食事の合間に母方の親戚を仏間に案内した時のことです。 最後に、母の長兄に当たる伯父が残りました。 70歳をとっくに越えている伯父ですが、司法試験の勉強をしています 狸は、家のことなどについて、法律上の手続きの相談を伯父にしてみました。 そのことから、色々と、亡くなった父の思い出や祖母の話など、色々出てきました。 実は、狸の父と伯父は職場の同僚で、その関係から 「独身の妹がいるんだけど、会ってみないか」 という話になったのが父と母の出会いのきっかけだったのです。

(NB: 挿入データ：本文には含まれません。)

<file path="src/rtl/maple_pkg.sv">
// Shared definitions for the Maple bus frame decoder slice: FSM state
// encoding, tuser bit positions and the frame word-count width.
package maple_pkg;

    typedef enum logic [3:0] {
        ST_IDLE   = 4'b0001,
        ST_PHASE1 = 4'b0010,
        ST_PHASE2 = 4'b0100,
        ST_FLUSH  = 4'b1000
    } state_t;

    localparam int unsigned TUSER_PARTIAL  = 0;
    localparam int unsigned TUSER_CHECKSUM = 1;
    localparam int unsigned FRAME_CNT_W    = 16;

endpackage

</file>
<file path="src/rtl/maple_sync_fifo.sv">
// Synchronous FIFO with flop-based storage. Push and pop in the same cycle
// is accepted even when full. A push that cannot be stored raises a
// single-cycle dropped strobe. The head word is flop data gated to zero
// while the FIFO is empty.
module maple_sync_fifo #(
    parameter int unsigned WIDTH = 11,
    parameter int unsigned DEPTH = 16
) (
    input  logic             aclk,
    input  logic             aresetn,
    input  logic             push,
    input  logic [WIDTH-1:0] push_data,
    input  logic             pop,
    output logic [WIDTH-1:0] head,
    output logic             not_empty,
    output logic             dropped
);

    localparam int unsigned AW = $clog2(DEPTH);
    localparam logic [AW:0] FULL_COUNT = (AW+1)'(DEPTH);

    logic [WIDTH-1:0] mem [DEPTH];
    logic [AW-1:0]    wr_ptr;
    logic [AW-1:0]    rd_ptr;
    logic [AW:0]      count;
    logic             full;
    logic             do_push;
    logic             do_pop;

    assign full      = (count == FULL_COUNT);
    assign not_empty = (count != '0);
    assign do_pop    = pop && not_empty;
    // When full, a simultaneous pop frees the slot the write pointer addresses.
    assign do_push   = push && (!full || do_pop);
    assign dropped   = push && full && !do_pop;
    assign head      = not_empty ? mem[rd_ptr] : '0;

    // Storage write; contents need no reset since head is gated by not_empty.
    always_ff @(posedge aclk) begin
        if (do_push) begin
            mem[wr_ptr] <= push_data;
        end
    end

    // Pointer and occupancy tracking.
    always_ff @(posedge aclk) begin
        if (!aresetn) begin
            wr_ptr <= '0;
            rd_ptr <= '0;
            count  <= '0;
        end else begin
            if (do_push) begin
                wr_ptr <= wr_ptr + 1'b1;
            end
            if (do_pop) begin
                rd_ptr <= rd_ptr + 1'b1;
            end
            if (do_push && !do_pop) begin
                count <= count + 1'b1;
            end else if (do_pop && !do_push) begin
                count <= count - 1'b1;
            end
        end
    end

endmodule

</file>
<file path="src/rtl/maple_frame_decoder.sv">
// Maple bus frame decoder: turns the two-phase SDCKA/SDCKB stream of one
// frame into DATA_W-bit words (MSB first) and streams them out over
// AXI-Stream with tlast on the final word and error flags in tuser.
// Optional build macro MAPLE_FRAME_CHECKSUM_EN adds the XOR checksum
// check reported in tuser[1].
module maple_frame_decoder
    import maple_pkg::*;
#(
    parameter int unsigned DATA_W = 8,
    parameter int unsigned DEPTH  = 16
) (
    input  logic                   aclk,
    input  logic                   aresetn,
    input  logic                   enable,
    input  logic                   sdcka_data,
    input  logic                   sdcka_posedge,
    input  logic                   sdcka_negedge,
    input  logic                   sdckb_data,
    input  logic                   sdckb_posedge,
    input  logic                   sdckb_negedge,
    output logic [DATA_W-1:0]      m_axis_tdata,
    output logic                   m_axis_tvalid,
    input  logic                   m_axis_tready,
    output logic                   m_axis_tlast,
    output logic [1:0]             m_axis_tuser,
    output logic                   overflow,
    output logic [FRAME_CNT_W-1:0] frame_words
);

    localparam int unsigned CW = $clog2(DATA_W);
    localparam int unsigned FW = DATA_W + 3;
    localparam logic [CW-1:0] LAST_BIT = CW'(DATA_W - 1);

    state_t                 state;
    state_t                 state_next;
    logic                   capture;
    logic                   cap_bit;
    logic                   start;
    logic                   flush;
    logic [CW-1:0]          bit_cnt;
    logic [DATA_W-2:0]      shreg;
    logic [DATA_W-1:0]      word;
    logic                   word_done;
    logic [DATA_W-1:0]      pending;
    logic                   pend_valid;
    logic [FRAME_CNT_W-1:0] word_cnt;
    logic                   push;
    logic [1:0]             push_user;
    logic [FW-1:0]          head;
    logic                   dropped;
    logic                   unused_posedges;

    assign unused_posedges = sdcka_posedge ^ sdckb_posedge;

    // FSM state register.
    always_ff @(posedge aclk) begin
        if (!aresetn) begin
            state <= ST_IDLE;
        end else begin
            state <= state_next;
        end
    end

    // Next-state and bit-capture decode.
    always_comb begin
        state_next = state;
        capture    = 1'b0;
        cap_bit    = 1'b0;
        start      = 1'b0;
        unique case (state)
            ST_IDLE: begin
                if (enable) begin
                    start      = 1'b1;
                    state_next = ST_PHASE1;
                    // A bit arriving with enable is taken now, so the PHASE1 step is already done.
                    if (sdcka_negedge) begin
                        capture    = 1'b1;
                        cap_bit    = sdckb_data;
                        state_next = ST_PHASE2;
                    end
                end
            end
            ST_PHASE1: begin
                if (!enable) begin
                    state_next = ST_FLUSH;
                end else if (sdcka_negedge) begin
                    capture    = 1'b1;
                    cap_bit    = sdckb_data;
                    state_next = ST_PHASE2;
                end
            end
            ST_PHASE2: begin
                if (!enable) begin
                    state_next = ST_FLUSH;
                end else if (sdckb_negedge) begin
                    capture    = 1'b1;
                    cap_bit    = sdcka_data;
                    state_next = ST_PHASE1;
                end
            end
            ST_FLUSH: begin
                state_next = ST_IDLE;
            end
            default: begin
                state_next = ST_IDLE;
            end
        endcase
    end

    assign flush     = (state == ST_FLUSH);
    assign word      = {shreg, cap_bit};
    assign word_done = capture && (bit_cnt == LAST_BIT);
    // The held word leaves when the next word completes, or at frame end as the last.
    assign push      = pend_valid && (word_done || flush);

    // Shift register, bit counter, pending word and frame statistics.
    always_ff @(posedge aclk) begin
        if (!aresetn) begin
            shreg       <= '0;
            bit_cnt     <= '0;
            pending     <= '0;
            pend_valid  <= 1'b0;
            word_cnt    <= '0;
            frame_words <= '0;
            overflow    <= 1'b0;
        end else begin
            if (capture) begin
                shreg   <= word[DATA_W-2:0];
                bit_cnt <= word_done ? '0 : bit_cnt + 1'b1;
            end
            if (word_done) begin
                pending    <= word;
                pend_valid <= 1'b1;
                if (word_cnt != '1) begin
                    word_cnt <= word_cnt + 1'b1;
                end
            end
            if (start) begin
                word_cnt <= '0;
            end
            if (flush) begin
                bit_cnt     <= '0;
                pend_valid  <= 1'b0;
                frame_words <= word_cnt;
            end
            if (dropped) begin
                overflow <= 1'b1;
            end
        end
    end

`ifdef MAPLE_FRAME_CHECKSUM_EN
    logic [DATA_W-1:0] xor_acc;

    // Running XOR of the complete words of the current frame.
    always_ff @(posedge aclk) begin
        if (!aresetn) begin
            xor_acc <= '0;
        end else if (start) begin
            xor_acc <= '0;
        end else if (word_done) begin
            xor_acc <= xor_acc ^ word;
        end
    end
`endif

    // Error flags attached to the frame-final push.
    always_comb begin
        push_user                = '0;
        push_user[TUSER_PARTIAL] = flush && (bit_cnt != '0);
`ifdef MAPLE_FRAME_CHECKSUM_EN
        push_user[TUSER_CHECKSUM] = flush && (xor_acc != '0);
`endif
    end

    maple_sync_fifo #(
        .WIDTH (FW),
        .DEPTH (DEPTH)
    ) u_fifo (
        .aclk      (aclk),
        .aresetn   (aresetn),
        .push      (push),
        .push_data ({push_user, flush, pending}),
        .pop       (m_axis_tready),
        .head      (head),
        .not_empty (m_axis_tvalid),
        .dropped   (dropped)
    );

    assign m_axis_tdata = head[DATA_W-1:0];
    assign m_axis_tlast = head[DATA_W];
    assign m_axis_tuser = head[DATA_W+2:DATA_W+1];

endmodule

</file>
===== config.mk =====
export PLATFORM = sky130hd
export DESIGN_NAME = bin_to_bcd_seq
export DESIGN_NICKNAME = d
export VERILOG_FILES = /design/src/rtl/bcd_pkg.sv /design/src/rtl/bcd_digit_adj.sv /design/src/rtl/bin_to_bcd_seq.sv
export SDC_FILE = /design/constraint.sdc
export NUM_CORES = 1
export LEC_CHECK = 0
export CAP_MARGIN = 20
export CORE_UTILIZATION = 50
export DETAILED_ROUTE_END_ITERATION = 16
export PLACE_DENSITY = 0.74
export SLEW_MARGIN = 20
export SYNTH_ARGS = -nofsm -noshare
export SYNTH_HDL_FRONTEND = slang
export SYNTH_SLANG_ARGS = --single-unit

===== constraint.sdc =====
create_clock -name clk -period 2.05 [get_ports clk]
set_clock_uncertainty 0.15 [all_clocks]
set_input_delay 0.205 -clock clk [delete_from_list [all_inputs] [get_ports clk]]
set_output_delay 0.205 -clock clk [all_outputs]
set_load 0.02 [all_outputs]

===== src/rtl/bcd_pkg.sv =====
// Shared constants and FSM state type for the sequential binary-to-BCD converter.
package bcd_pkg;

    localparam int BIN_W_DEF  = 14;
    localparam int DIGITS_DEF = 4;

    localparam int          BCD_MAX = 9999;
    localparam logic [15:0] BCD_SAT = 16'h9999;

    typedef enum logic [1:0] {
        IDLE  = 2'd0,
        SHIFT = 2'd1,
        DONE  = 2'd2
    } state_t;

endpackage


===== src/rtl/bcd_digit_adj.sv =====
// Double-dabble digit cell: a BCD digit of 5 or more gets +3 before the next shift.
module bcd_digit_adj (
    input  logic [3:0] digit_i,
    output logic [3:0] digit_o
);

    // 4-bit wrap-around add; a legal digit never carries out.
    assign digit_o = (digit_i >= 4'd5) ? digit_i + 4'd3 : digit_i;

endmodule


===== src/rtl/bin_to_bcd_seq.sv =====
// Sequential shift-and-add-3 converter, one input bit per clock, saturating at 9999.
module bin_to_bcd_seq
    import bcd_pkg::*;
#(
    parameter int BIN_W  = BIN_W_DEF,
    parameter int DIGITS = DIGITS_DEF
) (
    input  logic                  clk,
    input  logic                  rst,
    input  logic                  start,
    input  logic [BIN_W-1:0]      bin_in,
    output logic                  busy,
    output logic                  done,
    output logic [4*DIGITS-1:0]   bcd_out,
    output logic                  ovf
);

    localparam int BCD_W = 4 * DIGITS;
    localparam int CNT_W = $clog2(BIN_W + 1);

    state_t             state_q;
    logic [BIN_W-1:0]   shift_q;
    logic [BCD_W-1:0]   acc_q;
    logic [CNT_W-1:0]   cnt_q;
    logic               ovf_pend_q;
    logic               busy_q;
    logic               done_q;
    logic [BCD_W-1:0]   bcd_q;
    logic               ovf_q;

    logic [BCD_W-1:0]       acc_adj;
    logic [BCD_W+BIN_W-1:0] cat_adj;
    logic [BCD_W-1:0]       acc_d;
    logic [BIN_W-1:0]       shift_d;

    for (genvar g = 0; g < DIGITS; g++) begin : g_adj
        bcd_digit_adj u_adj (
            .digit_i (acc_q[4*g +: 4]),
            .digit_o (acc_adj[4*g +: 4])
        );
    end

    // Adjusted accumulator and shift register move left together as one word.
    assign cat_adj = {acc_adj, shift_q};
    assign acc_d   = cat_adj[BCD_W+BIN_W-2 -: BCD_W];
    assign shift_d = {shift_q[BIN_W-2:0], 1'b0};

    always_ff @(posedge clk) begin
        // NOTE: datapath registers are reset too so an aborted conversion leaves no residue.
        if (rst) begin
            state_q    <= IDLE;
            shift_q    <= '0;
            acc_q      <= '0;
            cnt_q      <= '0;
            ovf_pend_q <= 1'b0;
            busy_q     <= 1'b0;
            done_q     <= 1'b0;
            bcd_q      <= '0;
            ovf_q      <= 1'b0;
        end else begin
            done_q <= 1'b0;
            case (state_q)
                IDLE, DONE: begin
                    if (start) begin
                        shift_q    <= bin_in;
                        acc_q      <= '0;
                        cnt_q      <= CNT_W'(BIN_W);
                        ovf_pend_q <= (bin_in > BIN_W'(BCD_MAX));
                        busy_q     <= 1'b1;
                        state_q    <= SHIFT;
                    end else begin
                        state_q    <= IDLE;
                    end
                end
                SHIFT: begin
                    acc_q   <= acc_d;
                    shift_q <= shift_d;
                    cnt_q   <= cnt_q - 1'b1;
                    // Last shift: publish the result in the same edge that enters DONE.
                    if (cnt_q == CNT_W'(1)) begin
                        state_q <= DONE;
                        busy_q  <= 1'b0;
                        done_q  <= 1'b1;
                        bcd_q   <= ovf_pend_q ? BCD_W'(BCD_SAT) : acc_d;
                        ovf_q   <= ovf_pend_q;
                    end
                end
                default: begin
                    state_q <= IDLE;
                    busy_q  <= 1'b0;
                end
            endcase
        end
    end

    assign busy    = busy_q;
    assign done    = done_q;
    assign bcd_out = bcd_q;
    assign ovf     = ovf_q;

endmodule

伯父が 「君のお母さんは、今は、連れ合いを亡くして、だいぶ立ち直ったとはいえ、まだまだ落ち着いて物を考えられる状態じゃない。せめて一周忌が終わるまでは、そっとしておいてやってくれないか。たぶん、1年ぐらいは、正常な精神状態じゃないと思うんだ」 と言いました。 そして 「(法律的なことだと思いますが)何かあったら、僕も相談に乗るしさ」 と言ってくれました。
その伯父は、おとなしい人柄で、ぼんやりした雰囲気の人で、いつも周囲の人から 「長男があれだからねえ」 と笑われているような人でした。 ちなみに母の親戚では、某大学の副学長をしている、見るからに学者らしい雰囲気のある、貫禄のある伯父(母の次兄)が注目を集めています。
でも、そういえば、親戚の集まりがあった時、いつもさりげなく 熊狸に声をかけてくれるのは、その伯父夫妻だったなあと思いだしました。 母から見れば、色々と思うことがあるようですが、でも、熊狸に対しては 「お疲れ様」 「こっちにいらっしゃいよ」 などと声をかけてくれました。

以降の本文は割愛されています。